Monitoring Editor: Sean Munro Yeast and animal homotypic fusion and vacuole protein sorting (HOPS) complexes contain conserved subunits, but HOPS-mediated traffic in animals might require additional proteins. Here we demonstrate that SPE-39 homologues, which are found only in animals, are present in RAB5-, 7- and 11-positive endosomes where they play a conserved role in lysosomal delivery and probably function via their interaction with the core HOPS complex. While C. elegans
spe-39 mutants were initially identified as having abnormal vesicular biogenesis during spermatogenesis, we show that these mutants also have disrupted processing of endocytosed proteins in oocytes and coelomocytes. C. elegans SPE-39 interacts in vitro with both VPS33A and VPS33B while RNAi of VPS33B causes
spe-39-like spermatogenesis defects. The human SPE-39 ortholog, C14orf133, also interacts with VPS33 homologues and both coimmunoprecipitates and cosediments with other HOPS subunits.

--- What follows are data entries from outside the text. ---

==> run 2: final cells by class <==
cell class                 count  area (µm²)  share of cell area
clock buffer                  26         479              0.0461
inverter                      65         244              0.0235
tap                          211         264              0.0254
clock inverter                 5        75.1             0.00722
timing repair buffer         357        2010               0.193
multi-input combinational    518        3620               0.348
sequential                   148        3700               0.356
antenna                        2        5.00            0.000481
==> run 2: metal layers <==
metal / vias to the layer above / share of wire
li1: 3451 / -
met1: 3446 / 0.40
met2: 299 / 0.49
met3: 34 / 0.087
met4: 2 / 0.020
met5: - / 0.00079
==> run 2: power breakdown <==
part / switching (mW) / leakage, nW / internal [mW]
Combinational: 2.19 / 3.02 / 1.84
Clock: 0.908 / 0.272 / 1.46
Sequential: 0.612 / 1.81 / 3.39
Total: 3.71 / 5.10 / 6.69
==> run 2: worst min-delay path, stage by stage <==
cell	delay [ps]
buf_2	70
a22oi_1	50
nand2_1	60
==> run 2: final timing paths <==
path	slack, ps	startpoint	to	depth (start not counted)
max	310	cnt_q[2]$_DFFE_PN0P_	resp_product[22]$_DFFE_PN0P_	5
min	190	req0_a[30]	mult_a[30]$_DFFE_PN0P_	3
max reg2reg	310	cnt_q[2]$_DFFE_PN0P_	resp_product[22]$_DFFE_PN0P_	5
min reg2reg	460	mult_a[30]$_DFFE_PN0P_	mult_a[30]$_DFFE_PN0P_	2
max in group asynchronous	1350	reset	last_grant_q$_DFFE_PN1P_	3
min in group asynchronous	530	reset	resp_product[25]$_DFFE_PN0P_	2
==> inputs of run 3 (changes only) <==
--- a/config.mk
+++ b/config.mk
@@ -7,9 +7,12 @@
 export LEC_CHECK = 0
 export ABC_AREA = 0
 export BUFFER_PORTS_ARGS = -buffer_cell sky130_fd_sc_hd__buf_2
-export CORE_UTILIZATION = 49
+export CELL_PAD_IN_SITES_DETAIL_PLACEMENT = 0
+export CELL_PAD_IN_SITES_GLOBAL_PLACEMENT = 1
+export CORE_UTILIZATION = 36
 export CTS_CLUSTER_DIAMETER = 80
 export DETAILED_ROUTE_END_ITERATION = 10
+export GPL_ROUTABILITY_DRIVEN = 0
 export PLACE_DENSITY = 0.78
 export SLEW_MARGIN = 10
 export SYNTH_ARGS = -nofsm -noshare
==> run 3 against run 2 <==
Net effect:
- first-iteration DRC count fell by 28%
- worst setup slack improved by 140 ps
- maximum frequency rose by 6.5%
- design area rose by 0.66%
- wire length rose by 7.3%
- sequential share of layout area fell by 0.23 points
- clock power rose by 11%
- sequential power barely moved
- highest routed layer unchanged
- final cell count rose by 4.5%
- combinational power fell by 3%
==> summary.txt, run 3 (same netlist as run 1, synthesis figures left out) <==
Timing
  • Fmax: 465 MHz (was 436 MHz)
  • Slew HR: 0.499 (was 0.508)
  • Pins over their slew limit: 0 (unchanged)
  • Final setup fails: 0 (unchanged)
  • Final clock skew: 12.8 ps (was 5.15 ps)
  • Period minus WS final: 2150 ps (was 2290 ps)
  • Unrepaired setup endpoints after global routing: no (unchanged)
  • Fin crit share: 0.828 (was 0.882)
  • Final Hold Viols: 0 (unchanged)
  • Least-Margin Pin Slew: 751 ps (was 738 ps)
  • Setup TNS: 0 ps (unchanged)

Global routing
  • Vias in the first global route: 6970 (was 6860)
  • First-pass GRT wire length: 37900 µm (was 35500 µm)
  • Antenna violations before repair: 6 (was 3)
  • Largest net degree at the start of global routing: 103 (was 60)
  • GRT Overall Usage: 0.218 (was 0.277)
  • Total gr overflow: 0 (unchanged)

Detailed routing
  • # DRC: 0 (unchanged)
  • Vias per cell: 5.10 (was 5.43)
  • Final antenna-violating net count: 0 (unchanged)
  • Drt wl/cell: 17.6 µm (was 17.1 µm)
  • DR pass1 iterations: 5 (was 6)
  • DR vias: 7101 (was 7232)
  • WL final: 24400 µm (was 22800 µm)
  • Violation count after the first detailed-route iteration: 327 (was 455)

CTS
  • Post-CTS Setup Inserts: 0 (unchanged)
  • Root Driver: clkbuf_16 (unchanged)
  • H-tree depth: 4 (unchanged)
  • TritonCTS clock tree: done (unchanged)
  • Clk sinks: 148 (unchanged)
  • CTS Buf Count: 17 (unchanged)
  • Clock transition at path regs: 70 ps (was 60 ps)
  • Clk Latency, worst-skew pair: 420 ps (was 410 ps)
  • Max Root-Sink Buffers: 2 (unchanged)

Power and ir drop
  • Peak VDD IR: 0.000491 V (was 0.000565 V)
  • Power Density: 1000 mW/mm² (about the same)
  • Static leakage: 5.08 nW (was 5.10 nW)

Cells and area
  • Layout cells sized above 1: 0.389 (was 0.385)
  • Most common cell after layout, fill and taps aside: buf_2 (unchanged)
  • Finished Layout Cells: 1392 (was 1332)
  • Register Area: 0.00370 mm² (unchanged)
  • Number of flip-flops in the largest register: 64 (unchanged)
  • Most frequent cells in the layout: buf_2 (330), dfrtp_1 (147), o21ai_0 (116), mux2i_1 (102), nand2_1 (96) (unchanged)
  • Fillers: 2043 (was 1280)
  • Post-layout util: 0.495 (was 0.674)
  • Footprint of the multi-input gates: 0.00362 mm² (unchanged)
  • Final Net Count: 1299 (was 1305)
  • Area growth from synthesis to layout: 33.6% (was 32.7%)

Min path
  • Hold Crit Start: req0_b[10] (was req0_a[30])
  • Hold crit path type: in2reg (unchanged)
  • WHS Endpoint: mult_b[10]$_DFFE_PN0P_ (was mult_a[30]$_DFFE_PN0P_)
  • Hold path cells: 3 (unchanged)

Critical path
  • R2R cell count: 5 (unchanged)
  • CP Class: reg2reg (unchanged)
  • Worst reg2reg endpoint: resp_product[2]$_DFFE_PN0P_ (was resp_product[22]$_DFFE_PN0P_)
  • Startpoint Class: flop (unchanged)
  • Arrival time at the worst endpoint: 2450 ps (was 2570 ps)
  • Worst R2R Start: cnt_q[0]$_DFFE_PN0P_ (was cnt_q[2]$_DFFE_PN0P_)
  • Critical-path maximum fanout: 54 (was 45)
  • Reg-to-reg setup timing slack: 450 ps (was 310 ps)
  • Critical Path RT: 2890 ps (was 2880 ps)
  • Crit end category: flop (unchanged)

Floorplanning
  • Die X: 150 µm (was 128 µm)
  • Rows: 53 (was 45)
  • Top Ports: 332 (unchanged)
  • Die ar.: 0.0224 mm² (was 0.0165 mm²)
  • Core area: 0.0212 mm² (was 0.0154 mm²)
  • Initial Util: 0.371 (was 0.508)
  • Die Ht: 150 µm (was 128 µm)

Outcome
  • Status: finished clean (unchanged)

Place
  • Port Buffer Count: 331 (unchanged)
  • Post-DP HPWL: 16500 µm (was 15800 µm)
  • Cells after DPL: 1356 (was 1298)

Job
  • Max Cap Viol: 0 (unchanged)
**config.mk**
```make
export PLATFORM = sky130hd
export DESIGN_NAME = motor_speed_pi_flat
export DESIGN_NICKNAME = d
export VERILOG_FILES = /design/src/rtl/motor_speed_pi_if.sv /design/src/rtl/motor_speed_pi.sv /design/src/flat_wrapper.sv
export SDC_FILE = /design/constraint.sdc
export NUM_CORES = 1
export LEC_CHECK = 0
export CAP_MARGIN = 0
export CORE_MARGIN = 2
export CORE_UTILIZATION = 25
export CTS_CLUSTER_DIAMETER = 150
export DETAILED_ROUTE_END_ITERATION = 8
export SLEW_MARGIN = 40
export SYNTH_ARGS = -nofsm -noshare
export SYNTH_HDL_FRONTEND = slang
export SYNTH_SLANG_ARGS = --single-unit
```
**constraint.sdc**
```tcl
create_clock -name clk -period 7.05 [get_ports clk]
set_input_delay 1.41 -clock clk [delete_from_list [all_inputs] [get_ports clk]]
set_output_delay 1.41 -clock clk [all_outputs]
set_load 0.02 [all_outputs]
```
**src/rtl/motor_speed_pi_if.sv**
```systemverilog
// Controller-side signal bundle for motor_speed_pi: speed feedback, target and gains in;
// duty command, PWM and update status out.
interface motor_speed_pi_if;
    logic        enable;
    logic [15:0] edge_in;
    logic        edge_valid;
    logic [15:0] target;
    logic [7:0]  kp;
    logic [7:0]  ki;
    logic [15:0] duty_cmd;
    logic        pwm_out;
    logic        busy;
    logic        done;

    modport master (
        output enable, edge_in, edge_valid, target, kp, ki,
        input  duty_cmd, pwm_out, busy, done
    );

    modport slave (
        input  enable, edge_in, edge_valid, target, kp, ki,
        output duty_cmd, pwm_out, busy, done
    );
endinterface

```
**src/rtl/motor_speed_pi.sv**
```systemverilog
// Multi-cycle PI speed controller with saturating integrator and a period-aligned PWM
// generator whose duty only changes at counter wrap.
module motor_speed_pi #(
    parameter int unsigned PWM_MAX   = 1249,
    parameter int unsigned SHIFT     = 4,
    parameter int unsigned INTEG_LIM = 1048576
) (
    input  logic             clk,
    input  logic             n_rst,
    motor_speed_pi_if.slave  bus
);

    typedef enum logic [2:0] {
        IDLE = 3'd0,
        ERR  = 3'd1,
        MUL  = 3'd2,
        ACC  = 3'd3,
        OUT  = 3'd4
    } state_t;

    localparam logic signed [25:0] LIM_P     = 26'(INTEG_LIM);
    localparam logic signed [25:0] LIM_N     = -LIM_P;
    localparam logic signed [25:0] PWM_MAX_S = 26'(PWM_MAX);
    localparam logic [15:0]        PWM_MAX_V = 16'(PWM_MAX);

    state_t             state_r;
    logic [15:0]        edge_r;
    logic [15:0]        target_r;
    logic [7:0]         kp_r;
    logic [7:0]         ki_r;
    logic signed [16:0] err_r;
    logic signed [24:0] p_r;
    logic signed [24:0] iterm_r;
    logic signed [23:0] integ_r;
    logic signed [25:0] sum_r;
    logic [15:0]        duty_cmd_r;
    logic               busy_r;
    logic               done_r;
    logic [15:0]        pwm_cnt_r;
    logic [15:0]        duty_act_r;
    logic               pwm_out_r;

    logic signed [24:0] err_x_s;
    logic signed [24:0] kp_x_s;
    logic signed [24:0] ki_x_s;
    logic signed [24:0] p_s;
    logic signed [24:0] iterm_s;
    logic signed [25:0] integ_sum_s;
    logic signed [23:0] integ_next_s;
    logic signed [25:0] sum_next_s;
    logic signed [25:0] shifted_s;

    function automatic logic signed [23:0] sat_integ(input logic signed [25:0] v);
        logic signed [25:0] r;
        if (v > LIM_P) begin
            r = LIM_P;
        end else if (v < LIM_N) begin
            r = LIM_N;
        end else begin
            r = v;
        end
        return r[23:0];
    endfunction

    function automatic logic [15:0] clamp_duty(input logic signed [25:0] s);
        logic [15:0] r;
        if (s < 26'sd0) begin
            r = 16'd0;
        end else if (s > PWM_MAX_S) begin
            r = PWM_MAX_V;
        end else begin
            r = s[15:0];
        end
        return r;
    endfunction

    // Widths chosen so err*gain and p+integ cannot overflow at full-scale inputs.
    assign err_x_s      = 25'(err_r);
    assign kp_x_s       = 25'($signed({1'b0, kp_r}));
    assign ki_x_s       = 25'($signed({1'b0, ki_r}));
    assign p_s          = err_x_s * kp_x_s;
    assign iterm_s      = err_x_s * ki_x_s;
    assign integ_sum_s  = 26'(integ_r) + 26'(iterm_r);
    assign integ_next_s = sat_integ(integ_sum_s);
    assign sum_next_s   = 26'(integ_next_s) + 26'(p_r);
    assign shifted_s    = sum_r >>> SHIFT;

    // PI update sequencer; enable low aborts any in-flight update and clears the integrator.
    always_ff @(posedge clk) begin
        if (!n_rst) begin
            state_r    <= IDLE;
            edge_r     <= 16'd0;
            target_r   <= 16'd0;
            kp_r       <= 8'd0;
            ki_r       <= 8'd0;
            err_r      <= 17'sd0;
            p_r        <= 25'sd0;
            iterm_r    <= 25'sd0;
            integ_r    <= 24'sd0;
            sum_r      <= 26'sd0;
            duty_cmd_r <= 16'd0;
            busy_r     <= 1'b0;
            done_r     <= 1'b0;
        end else if (!bus.enable) begin
            state_r    <= IDLE;
            integ_r    <= 24'sd0;
            duty_cmd_r <= 16'd0;
            busy_r     <= 1'b0;
            done_r     <= 1'b0;
        end else begin
            done_r <= 1'b0;
            case (state_r)
                IDLE: begin
                    if (bus.edge_valid) begin
                        edge_r   <= bus.edge_in;
                        target_r <= bus.target;
                        kp_r     <= bus.kp;
                        ki_r     <= bus.ki;
                        busy_r   <= 1'b1;
                        state_r  <= ERR;
                    end
                end
                ERR: begin
                    err_r   <= $signed({1'b0, target_r}) - $signed({1'b0, edge_r});
                    state_r <= MUL;
                end
                MUL: begin
                    p_r     <= p_s;
                    iterm_r <= iterm_s;
                    state_r <= ACC;
                end
                ACC: begin
                    integ_r <= integ_next_s;
                    sum_r   <= sum_next_s;
                    state_r <= OUT;
                end
                OUT: begin
                    duty_cmd_r <= clamp_duty(shifted_s);
                    done_r     <= 1'b1;
                    busy_r     <= 1'b0;
                    state_r    <= IDLE;
                end
                default: begin
                    busy_r  <= 1'b0;
                    state_r <= IDLE;
                end
            endcase
        end
    end

    // Free-running PWM; duty_act reloads only at wrap so a period is never cut short.
    always_ff @(posedge clk) begin
        if (!n_rst) begin
            pwm_cnt_r  <= 16'd0;
            duty_act_r <= 16'd0;
            pwm_out_r  <= 1'b0;
        end else begin
            if (pwm_cnt_r == PWM_MAX_V) begin
                pwm_cnt_r  <= 16'd0;
                duty_act_r <= duty_cmd_r;
            end else begin
                pwm_cnt_r  <= pwm_cnt_r + 16'd1;
            end
            pwm_out_r <= bus.enable && (pwm_cnt_r < duty_act_r);
        end
    end

    assign bus.duty_cmd = duty_cmd_r;
    assign bus.pwm_out  = pwm_out_r;
    assign bus.busy     = busy_r;
    assign bus.done     = done_r;

endmodule

```
**src/flat_wrapper.sv**
```systemverilog
// flat-port wrapper written by rule: the top's interface ports become plain ports
module motor_speed_pi_flat 
#(
    parameter int unsigned PWM_MAX   = 1249,
    parameter int unsigned SHIFT     = 4,
    parameter int unsigned INTEG_LIM = 1048576
)
  (clk, n_rst, bus_enable, bus_edge_in, bus_edge_valid, bus_target, bus_kp, bus_ki, bus_duty_cmd, bus_pwm_out, bus_busy, bus_done);
  motor_speed_pi_if bus_i ();
  input  logic clk;
  input  logic n_rst;
  input wire logic [$bits(bus_i.enable)-1:0] bus_enable;
  input wire logic [$bits(bus_i.edge_in)-1:0] bus_edge_in;
  input wire logic [$bits(bus_i.edge_valid)-1:0] bus_edge_valid;
  input wire logic [$bits(bus_i.target)-1:0] bus_target;
  input wire logic [$bits(bus_i.kp)-1:0] bus_kp;
  input wire logic [$bits(bus_i.ki)-1:0] bus_ki;
  output wire logic [$bits(bus_i.duty_cmd)-1:0] bus_duty_cmd;
  output wire logic [$bits(bus_i.pwm_out)-1:0] bus_pwm_out;
  output wire logic [$bits(bus_i.busy)-1:0] bus_busy;
  output wire logic [$bits(bus_i.done)-1:0] bus_done;
  assign bus_i.enable = bus_enable;
  assign bus_i.edge_in = bus_edge_in;
  assign bus_i.edge_valid = bus_edge_valid;
  assign bus_i.target = bus_target;
  assign bus_i.kp = bus_kp;
  assign bus_i.ki = bus_ki;
  assign bus_duty_cmd = bus_i.duty_cmd;
  assign bus_pwm_out = bus_i.pwm_out;
  assign bus_busy = bus_i.busy;
  assign bus_done = bus_i.done;
  motor_speed_pi #(.PWM_MAX(PWM_MAX), .SHIFT(SHIFT), .INTEG_LIM(INTEG_LIM)) u_core (.clk(clk), .n_rst(n_rst), .bus(bus_i));
endmodule
```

SPE-39 knockdown in cultured human cells altered the morphology of syntaxin 7-, 8-, and 13-positive endosomes. These effects occurred concomitantly with delayed mannose 6-phosphate receptor-mediated cathepsin D delivery and degradation of internalized epidermal growth factor receptors. Our findings establish that SPE-39 proteins are a previously unrecognized regulator of lysosomal delivery and that C. elegans spermatogenesis is an experimental system useful for identifying conserved regulators of metazoan lysosomal biogenesis.